Brent Cobb: “If you’re a creative person you know that you’re channelling something, whether that’s your subconscious or a higher power.” Photo: Alysse Gafkjen

What key ingredients does a song need in order to sound authentic?

“It’s hard to say. You don’t know until it happens. I don’t think you can go, ‘Well this is what being authentic is,’ before you do it. You just do it and then you know that it’s the way it’s supposed to sound, it sounds natural.”

Was there any temptation to change lyrics or melodies? As a songwriter, do you want to add your own spice to things?

“Yeah, and I think we did on some of them. We Shall Rise is a super-traditional gospel song that we went a little crazy on and Are You Washed In The Blood, we turned that into Lynyrd Skynyrd or something.

“When I went in, I wanted to make a Jerry Lee Lewis country-style album, you know, some of his records from ’68-79, all those country albums. I’ve been into a lot of that and I love the sound of those records. And so my excuse, partly, was that I should make a gospel album so I can make songs sound like Jerry Lewis. We went in with that idea and then it just slowly evolved. We recorded a couple of them that way and then, once we came across Just A Closer Walk With Thee, then we went back and revisited some of those we’d already recorded”

At what point did you decide to add an original song to the album?

“Most of my albums, I write all of the songs except for one. I’ll record a song that I didn’t write on each album. On this album, it’s the complete opposite and it was intentional. I wanted to do a whole gospel album of traditional songs but I did want to have one song on there that I wrote. Originally, that one song was going to be the song called Hold Me Closely that I wrote when I was 17. It’s sort of a gospel song and it was also my first cut as a songwriter, The Oak Ridge Boys recorded it.
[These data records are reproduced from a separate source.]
===== config.mk =====
export PLATFORM = sky130hd
export DESIGN_NAME = mult_div_seq_flat
export DESIGN_NICKNAME = d
export VERILOG_FILES = /design/src/rtl/mult_div_seq_if.sv /design/src/rtl/mult_div_seq.sv /design/src/flat_wrapper.sv
export SDC_FILE = /design/constraint.sdc
export NUM_CORES = 1
export LEC_CHECK = 0
export CAP_MARGIN = 5
export CORE_MARGIN = 4
export CORE_UTILIZATION = 55
export CTS_CLUSTER_DIAMETER = 120
export DETAILED_ROUTE_END_ITERATION = 6
export GPL_TIMING_DRIVEN = 0
export PLACE_DENSITY = 0.77
export SETUP_SLACK_MARGIN = 0.5
export SYNTH_ARGS = -nofsm -noshare
export SYNTH_HDL_FRONTEND = slang
export SYNTH_SLANG_ARGS = --single-unit
export TNS_END_PERCENT = 5

===== constraint.sdc =====
create_clock -name clock -period 3.4 [get_ports clock]
set_input_delay 0.34 -clock clock [delete_from_list [all_inputs] [get_ports clock]]
set_output_delay 0.34 -clock clock [all_outputs]
set_load 0.02 [all_outputs]

===== src/rtl/mult_div_seq_if.sv =====
`default_nettype none
// ============================================================================
// Module   : mult_div_seq_if
// Purpose  : Handshake and operand/result bundle between the CPU control unit
//            (master) and the sequential HI/LO multiply/divide unit (slave).
// Signals  : start        launch request, sampled by the unit only when idle
//            op[1:0]      00 MULT, 01 MULTU, 10 DIV, 11 DIVU
//            a, b         multiplicand/dividend, multiplier/divisor
//            hi, lo       product upper/lower half, or remainder/quotient
//            busy         operation in flight
//            done         one-cycle completion pulse
//            div_by_zero  sticky flag from the last completion
// Revision : 1.0 - initial release
// ============================================================================
interface mult_div_seq_if #(
  parameter int WIDTH = 32
);
  logic             start;
  logic [1:0]       op;
  logic [WIDTH-1:0] a;
  logic [WIDTH-1:0] b;
  logic [WIDTH-1:0] hi;
  logic [WIDTH-1:0] lo;
  logic             busy;
  logic             done;
  logic             div_by_zero;

  // Control unit side: issues operations, observes results.
  modport master (
    output start, op, a, b,
    input  hi, lo, busy, done, div_by_zero
  );

  // Arithmetic unit side.
  modport slave (
    input  start, op, a, b,
    output hi, lo, busy, done, div_by_zero
  );
endinterface
`default_nettype wire


===== src/rtl/mult_div_seq.sv =====
`default_nettype none
// ============================================================================
// Module   : mult_div_seq
// Purpose  : Sequential signed/unsigned multiply (radix-2 shift-add) and
//            divide (restoring) unit for the HI/LO datapath. Both algorithms
//            operate on operand magnitudes; signs are restored at the end.
//            Fixed latency of WIDTH+1 cycles from acceptance to done, except
//            divide-by-zero (and early-out cases, if enabled), which finish
//            one cycle after acceptance.
// Ports    : clock        system clock
//            reset        synchronous, active-high reset
//            bus          mult_div_seq_if.slave (start/op/a/b in,
//                         hi/lo/busy/done/div_by_zero out)
// Config   : MULT_DIV_EARLY_OUT_EN - when defined, DIV/DIVU with |a| < |b|
//            (b != 0) and MULT/MULTU with a zero operand finish after one
//            cycle. Results are identical; only latency changes.
// Revision : 1.0 - initial release
// ============================================================================
module mult_div_seq #(
  parameter int WIDTH = 32
) (
  input  logic          clock,
  input  logic          reset,
  mult_div_seq_if.slave bus
);

  localparam int c_CNT_W = $clog2(WIDTH + 1);
  localparam logic [c_CNT_W-1:0] c_LAST_ITER = c_CNT_W'(WIDTH - 1);

  typedef enum logic [1:0] {
    S_IDLE   = 2'd0,
    S_RUN    = 2'd1,
    S_FINISH = 2'd2
  } state_t;

  state_t r_state;

  // Operation context latched at acceptance.
  logic               r_is_div;
  logic               r_neg_q;     // negate product (mult) / quotient (div)
  logic               r_neg_r;     // negate remainder (div only)
  logic               r_dbz_pend;  // divide-by-zero result waiting in FINISH
  logic [WIDTH-1:0]   r_opnd;      // |multiplicand| or |divisor|

  // Shared working pair: {product hi, multiplier/product lo} for multiply,
  // {partial remainder, dividend/quotient} for divide.
  logic [WIDTH-1:0]   r_p_hi;
  logic [WIDTH-1:0]   r_p_lo;
  logic [c_CNT_W-1:0] r_cnt;

  // Registered outputs.
  logic [WIDTH-1:0]   r_hi;
  logic [WIDTH-1:0]   r_lo;
  logic               r_busy;
  logic               r_done;
  logic               r_dbz;

  // --------------------------------------------------------------------------
  // Acceptance-time decode: magnitudes and sign flags of the new operands.
  // --------------------------------------------------------------------------
  logic             w_signed;
  logic             w_div;
  logic             w_a_neg;
  logic             w_b_neg;
  logic [WIDTH-1:0] w_mag_a;
  logic [WIDTH-1:0] w_mag_b;
  logic             w_b_zero;
  logic             w_dbz;
  logic             w_early;

  assign w_signed = ~bus.op[0];
  assign w_div    = bus.op[1];
  assign w_a_neg  = w_signed & bus.a[WIDTH-1];
  assign w_b_neg  = w_signed & bus.b[WIDTH-1];
  // The most-negative value maps onto itself, which is the correct unsigned
  // magnitude 2^(WIDTH-1).
  assign w_mag_a  = w_a_neg ? -bus.a : bus.a;
  assign w_mag_b  = w_b_neg ? -bus.b : bus.b;
  assign w_b_zero = (bus.b == '0);
  assign w_dbz    = w_div & w_b_zero;

`ifdef MULT_DIV_EARLY_OUT_EN
  // Quotient is trivially zero when the dividend magnitude is smaller than
  // the divisor's; a product with a zero operand is zero.
  assign w_early = w_div ? (~w_b_zero & (w_mag_a < w_mag_b))
                         : ((bus.a == '0) | w_b_zero);
`else
  assign w_early = 1'b0;
`endif

  // --------------------------------------------------------------------------
  // One iteration of each algorithm.
  // --------------------------------------------------------------------------
  // Shift-add: add the multiplicand when the current multiplier bit is set,
  // then shift the whole {hi, lo} pair right, carry included.
  logic [WIDTH:0]   w_add_sum;
  assign w_add_sum = {1'b0, r_p_hi} + {1'b0, (r_p_lo[0] ? r_opnd : '0)};

  // Restoring divide: shift the next dividend bit into the remainder and
  // trial-subtract the divisor. The remainder is always below the divisor,
  // so WIDTH+1 bits suffice and the MSB of the difference is the borrow.
  logic [WIDTH:0]   w_shift;
  logic [WIDTH:0]   w_diff;
  logic             w_q_bit;
  assign w_shift = {r_p_hi, r_p_lo[WIDTH-1]};
  assign w_diff  = w_shift - {1'b0, r_opnd};
  assign w_q_bit = ~w_diff[WIDTH];

  // --------------------------------------------------------------------------
  // Sign correction applied in FINISH.
  // --------------------------------------------------------------------------
  logic [2*WIDTH-1:0] w_prod;
  logic [2*WIDTH-1:0] w_prod_fix;
  logic [WIDTH-1:0]   w_quo_fix;
  logic [WIDTH-1:0]   w_rem_fix;

  assign w_prod     = {r_p_hi, r_p_lo};
  assign w_prod_fix = r_neg_q ? -w_prod : w_prod;
  assign w_quo_fix  = r_neg_q ? -r_p_lo : r_p_lo;
  assign w_rem_fix  = r_neg_r ? -r_p_hi : r_p_hi;

  // --------------------------------------------------------------------------
  // Control FSM and datapath registers.
  // --------------------------------------------------------------------------
  always_ff @(posedge clock) begin
    if (reset) begin
      r_state    <= S_IDLE;
      r_is_div   <= 1'b0;
      r_neg_q    <= 1'b0;
      r_neg_r    <= 1'b0;
      r_dbz_pend <= 1'b0;
      r_opnd     <= '0;
      r_p_hi     <= '0;
      r_p_lo     <= '0;
      r_cnt      <= '0;
      r_hi       <= '0;
      r_lo       <= '0;
      r_busy     <= 1'b0;
      r_done     <= 1'b0;
      r_dbz      <= 1'b0;
    end else begin
      r_done <= 1'b0;
      case (r_state)
        S_IDLE: begin
          if (bus.start) begin
            r_busy     <= 1'b1;
            r_is_div   <= w_div;
            r_dbz_pend <= w_dbz;
            r_cnt      <= '0;
            r_opnd     <= w_div ? w_mag_b : w_mag_a;
            if (w_dbz) begin
              // Preload the fixed divide-by-zero result and bypass sign
              // correction so FINISH writes it through unchanged.
              r_p_hi  <= bus.a;
              r_p_lo  <= '1;
              r_neg_q <= 1'b0;
              r_neg_r <= 1'b0;
            end else begin
              r_neg_q <= w_a_neg ^ w_b_neg;
              r_neg_r <= w_a_neg;
              if (w_early) begin
                // Quotient 0 with remainder |a| (restored to a by the
                // dividend sign), or a zero product.
                r_p_hi <= w_div ? w_mag_a : '0;
                r_p_lo <= '0;
              end else begin
                r_p_hi <= '0;
                r_p_lo <= w_div ? w_mag_a : w_mag_b;
              end
            end
            r_state <= (w_dbz || w_early) ? S_FINISH : S_RUN;
          end
        end

        S_RUN: begin
          if (r_is_div) begin
            r_p_hi <= w_q_bit ? w_diff[WIDTH-1:0] : w_shift[WIDTH-1:0];
            r_p_lo <= {r_p_lo[WIDTH-2:0], w_q_bit};
          end else begin
            r_p_hi <= w_add_sum[WIDTH:1];
            r_p_lo <= {w_add_sum[0], r_p_lo[WIDTH-1:1]};
          end
          r_cnt <= r_cnt + 1'b1;
          if (r_cnt == c_LAST_ITER) begin
            r_state <= S_FINISH;
          end
        end

        S_FINISH: begin
          if (r_is_div) begin
            r_hi <= w_rem_fix;
            r_lo <= w_quo_fix;
          end else begin
            r_hi <= w_prod_fix[2*WIDTH-1:WIDTH];
            r_lo <= w_prod_fix[WIDTH-1:0];
          end
          r_dbz   <= r_dbz_pend;
          r_done  <= 1'b1;
          r_busy  <= 1'b0;
          r_state <= S_IDLE;
        end

        default: begin
          r_state <= S_IDLE;
          r_busy  <= 1'b0;
        end
      endcase
    end
  end

  assign bus.hi          = r_hi;
  assign bus.lo          = r_lo;
  assign bus.busy        = r_busy;
  assign bus.done        = r_done;
  assign bus.div_by_zero = r_dbz;

endmodule
`default_nettype wire


===== src/flat_wrapper.sv =====
// flat-port wrapper written by rule: the top's interface ports become plain ports
module mult_div_seq_flat 
#(
  parameter int WIDTH = 32
)
  (clock, reset, bus_start, bus_op, bus_a, bus_b, bus_hi, bus_lo, bus_busy, bus_done, bus_div_by_zero);
  mult_div_seq_if #(.WIDTH(WIDTH)) bus_i ();
  input  logic clock;
  input  logic reset;
  input wire logic [$bits(bus_i.start)-1:0] bus_start;
  input wire logic [$bits(bus_i.op)-1:0] bus_op;
  input wire logic [$bits(bus_i.a)-1:0] bus_a;
  input wire logic [$bits(bus_i.b)-1:0] bus_b;
  output wire logic [$bits(bus_i.hi)-1:0] bus_hi;
  output wire logic [$bits(bus_i.lo)-1:0] bus_lo;
  output wire logic [$bits(bus_i.busy)-1:0] bus_busy;
  output wire logic [$bits(bus_i.done)-1:0] bus_done;
  output wire logic [$bits(bus_i.div_by_zero)-1:0] bus_div_by_zero;
  assign bus_i.start = bus_start;
  assign bus_i.op = bus_op;
  assign bus_i.a = bus_a;
  assign bus_i.b = bus_b;
  assign bus_hi = bus_i.hi;
  assign bus_lo = bus_i.lo;
  assign bus_busy = bus_i.busy;
  assign bus_done = bus_i.done;
  assign bus_div_by_zero = bus_i.div_by_zero;
  mult_div_seq #(.WIDTH(WIDTH)) u_core (.clock(clock), .reset(reset), .bus(bus_i));
endmodule

# After elaboration in Yosys (flattened, before gate mapping)
# Index checks and enable logic that the tools add are counted.
# totals
word_cells	71
out_inout_bits	67
in_bits	69
register_bits	175
# op_classes
muxes	30
n_addsub	8
reduce_logical	7
eq_ne	5
bitwise_logic	7
# op_table
operator	n
32-bit two-way mux	16
32-bit negator	4
32-bit one-hot mux with 2 select lines	2
64-bit two-way mux	1
64-bit negator	1
32-bit by 32-bit adder with 33-bit output	1
33-bit by 32-bit subtractor with 33-bit output	1
32-bit logical NOT	1
6-bit one-hot mux with 2 select lines	1
2-bit AND reduction	4
6-bit by 1-bit adder with 6-bit output, second input constant	1
6-bit by 5-bit == test with 1-bit output, second input constant	1
2-bit two-way mux	3
6-bit two-way mux	1
1-bit two-way mux	4
2-bit one-hot mux with 2 select lines	1
1-bit AND	3
1-bit inverter	3
2-bit by 1-bit == test with 1-bit output, second input constant	1
2-bit == test, second input constant	1
2-bit logical NOT	1
2-bit by 1-bit != test with 1-bit output, second input constant	1
2-bit != test, second input constant	1
1-bit one-hot mux with 2 select lines	1
2 further kinds	2

# Longest topological paths before layout
# Gate-level depths: netlist of the first run.
# logic_depth
ltp_word	7
depth_mapped	14
mapped_depth_nobuf	12

# Least setup slack after synthesis of the first run
# OpenSTA, ideal clock, no wires.
# synth_path
path_kind	reg-to-reg
start	register u_core.r_p_hi[0]
end	register u_core.r_p_hi[28]
arrival_ns	3.012
stages_incl_launch_ff	15
path_slack_ns	0.293
t_required_ns	3.305
n_path_buf	3
path_cell_list	dfxtp_1 > clkbuf_1 > inv_1 > fa_1 > nand2b_1 > a211oi_1 > o21bai_1 > a21oi_1 > o2111a_1 > nor3_1 > nor2_1 > buf_2 > buf_2 > nand2_1 > a221oi_1
# synth_between
elab_chain_cells	4
# synth_rtl
item	line_no	text
start, declared	mult_div_seq.sv:47	logic [WIDTH-1:0] r_p_hi;
start signal, assigned	mult_div_seq.sv:154	r_p_hi <= bus.a;
start signal, assigned	mult_div_seq.sv:164	r_p_hi <= w_div ? w_mag_a : '0;
start signal, assigned	mult_div_seq.sv:177	r_p_hi <= w_q_bit ? w_diff[WIDTH-1:0] : w_shift[WIDTH-1:0];
33-bit by 32-bit subtractor with 33-bit output	mult_div_seq.sv:106	assign w_diff = w_shift - {1'b0, r_opnd};
32-bit two-way mux	mult_div_seq.sv:177	
32-bit two-way mux *	mult_div_seq.sv:176	if (r_is_div) begin
32-bit one-hot mux with 2 select lines *	mult_div_seq.sv:143	case (r_state)
# Mark *: on every way between the ends. The rest lies on a longest branch, timed or not.
# A chain may end at the register's enable or synchronous reset.

# Worst setup path in the final report of the first run
# layout_path
start	register u_core.r_p_lo[11]
end	register u_core.r_hi[21] (netlist: u_core.bus.hi[21])
# layout_between
elab_chain_cells	3
# layout_rtl
item	line_no	text
start, declared	mult_div_seq.sv:48	logic [WIDTH-1:0] r_p_lo;
start signal, assigned	mult_div_seq.sv:168	r_p_lo <= w_div ? w_mag_a : w_mag_b;
start signal, assigned	mult_div_seq.sv:178	r_p_lo <= {r_p_lo[WIDTH-2:0], w_q_bit};
start signal, assigned	mult_div_seq.sv:181	r_p_lo <= {w_add_sum[0], r_p_lo[WIDTH-1:1]};
64-bit negator	mult_div_seq.sv:118	assign w_prod_fix = r_neg_q ? -w_prod : w_prod;
64-bit two-way mux	mult_div_seq.sv:118	
32-bit two-way mux	mult_div_seq.sv:190	if (r_is_div) begin
end signal, assigned	mult_div_seq.sv:191	r_hi <= w_rem_fix;
end signal, assigned	mult_div_seq.sv:194	r_hi <= w_prod_fix[2*WIDTH-1:WIDTH];
end, declared	mult_div_seq.sv:52	logic [WIDTH-1:0] r_hi;
# Every way passes these cells.

==> results of run 1 <==
what timing repair did:
| item | CTS | global route |
|---|---|---|
| gates resized for setup | 153 | 104 |
| buffers inserted | 23 | 16 |
| cloned | 1 | 1 |
| endpoints found under the setup margin | 104 | 109 |
| pin swaps | 36 | 38 |
worst paths after layout:
path,from,endpoint,cells after the start
worst max-delay path,u_core.r_p_lo[11],u_core.bus.hi[21],10
worst min-delay path,u_core.r_opnd[4],u_core.r_opnd[4],2
worst max register to register,u_core.r_p_lo[11],u_core.bus.hi[21],10
worst min register to register,u_core.r_opnd[4],u_core.r_opnd[4],2
power groups by stage:
stage          Clock [W]  Sequential (W)  Combinational (W)
2_1_floorplan          0         0.00248            0.00256
3_3_place_gp           0         0.00256            0.00364
3_5_place_dp           0         0.00257            0.00368
4_1_cts          0.00207         0.00253            0.00407
5_1_grt          0.00215         0.00257            0.00478
6_report         0.00209         0.00257            0.00450
area by class of cell:
| cell class | instances | area [µm²] | share of cell area [%] |
|---|---|---|---|
| multi-input combinational | 1642 | 11100 | 60.9 |
| sequential | 175 | 3540 | 19.4 |
| timing repair buffer | 174 | 1670 | 9.14 |
| buffer | 134 | 667 | 3.65 |
| clock buffer | 17 | 425 | 2.33 |
| tap | 335 | 419 | 2.29 |
| inverter | 62 | 243 | 1.33 |
| clock inverter | 15 | 185 | 1.01 |
Yosys cell counts (12+ instances only):
cell type  count
nor3_1        57
a22oi_1       12
a31oi_1       24
nand3_1       27
xor2_1        96
nor4_1        17
buf_1         13
dfxtp_1      175
nand2_1      202
or3_1         19
o31ai_1       24
o21ai_0      137
mux2i_1       57
inv_1         61
nor2b_1       16
ha_1          69
xnor2_1       78
a221oi_1      24
a21o_1        23
nand2b_1      26
nor2_1       253
mux2_2        15
o22ai_1       14
nand4_1       13
a21oi_1      186
a211o_1       17
clkbuf_1     109
a211oi_1      76
worst max-delay path, delay by kind of cell (launching register included):
| family | cells | cell delay [ps] |
|---|---|---|
| AOI/OAI and AO/OA | 3 | 600 |
| xor gates and xnor gates | 1 | 290 |
| buffers and inverters | 1 | 230 |
| DFF | 1 | 320 |
| and+or+nand+nor | 5 | 1600 |
cell families after synthesis:
family | Yosys count | share of synthesized area (%)
mux | 72 | 5.05
xor+xnor | 174 | 10.4
buf+inv | 196 | 5.25
simple gates | 703 | 22.2
fa+ha+maj | 71 | 6.17
compound gates | 622 | 27.0
flops | 175 | 23.9
through the flow:
stage | std cells | cell area [µm²]
after detailed placement | 2481 | 16400
after global placement | 2481 | 16400
after floorplan | 2013 | 14700
final | 2554 | 18300
after CTS | 2537 | 17800
after global routing | 2554 | 18300
registers in the layout, summed over array words and instances (netlist names):
register                cells
u_core.bus.busy             1
u_core.bus.div_by_zero      1
u_core.bus.done             1
u_core.bus.hi              32
u_core.bus.lo              32
u_core.r_cnt                6
u_core.r_dbz_pend           1
u_core.r_is_div             1
u_core.r_neg_q              1
u_core.r_neg_r              1
u_core.r_opnd              32
u_core.r_p_hi              32
u_core.r_p_lo              32
u_core.r_state              2
metal layers:
| layer | up-vias | routed length [µm] | part of all wire [%] |
|---|---|---|---|
| met1 | 7941 | 23500 | 37 |
| li1 | 7661 | - | - |
| met3 | 292 | 7630 | 12 |
| met5 | - | 13 | 0.021 |
| met2 | 1182 | 27100 | 43 |
| met4 | 2 | 4460 | 7.1 |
“That was the plan, then Dave and I were sitting in the studio waiting for the engineers to get stuff patched up and I was reciting the words to When It’s My Time. I had just written it and it was inspired by the wreck and by my grandmother and the way that she views her life and the world; that when it’s her time to go, it ain’t up to her. So I got finished reciting it and Dave was like, ‘That sounds like a gospel song. We should record that.’”

Listening to the album, it doesn’t sound at all out of place alongside those classic gospel songs. Was that what you were hoping to achieve?

“Since I’m so close to those gospel songs, they have heavily influenced my way of writing anyway, naturally. So I think you could probably put a lot of my songs on this same album, because they are so interconnected. They’ve influenced me my whole life.”

Did you have the melody and chords at that point, as well as the lyrics you read to Dave?

“I already had the melody and the chords. The night that my wife and I wrote When It’s My Time, we were talking about my grandma. We do this family gathering the day after Thanksgiving, every year since 1989. A lot of friends and family come in and my grandma always wants to put people up at her house because she likes to get up and cook them biscuits and gravy in the morning, a Southern delicacy. In 2020 it was like, ‘I don’t know if it’s a good idea for people to stay at Grandma’s house because we don’t want to risk her health.’

“And then I thought well, Grandma, being the God-fearing lady that she is, she figures that when it’s her time to go, it’s not up to her. For the record, nobody stayed at Grandma’s house, but we were sitting out on the porch that evening, my wife and I, and we were talking about that and then the song just kind of fell out of the sky. I knew that I wanted to write it in a sort of tip of the hat to Billy Joe Shaver, his structure, and we wrote it really quickly.”

Was it a deliberate choice to have so many family members involved with the album?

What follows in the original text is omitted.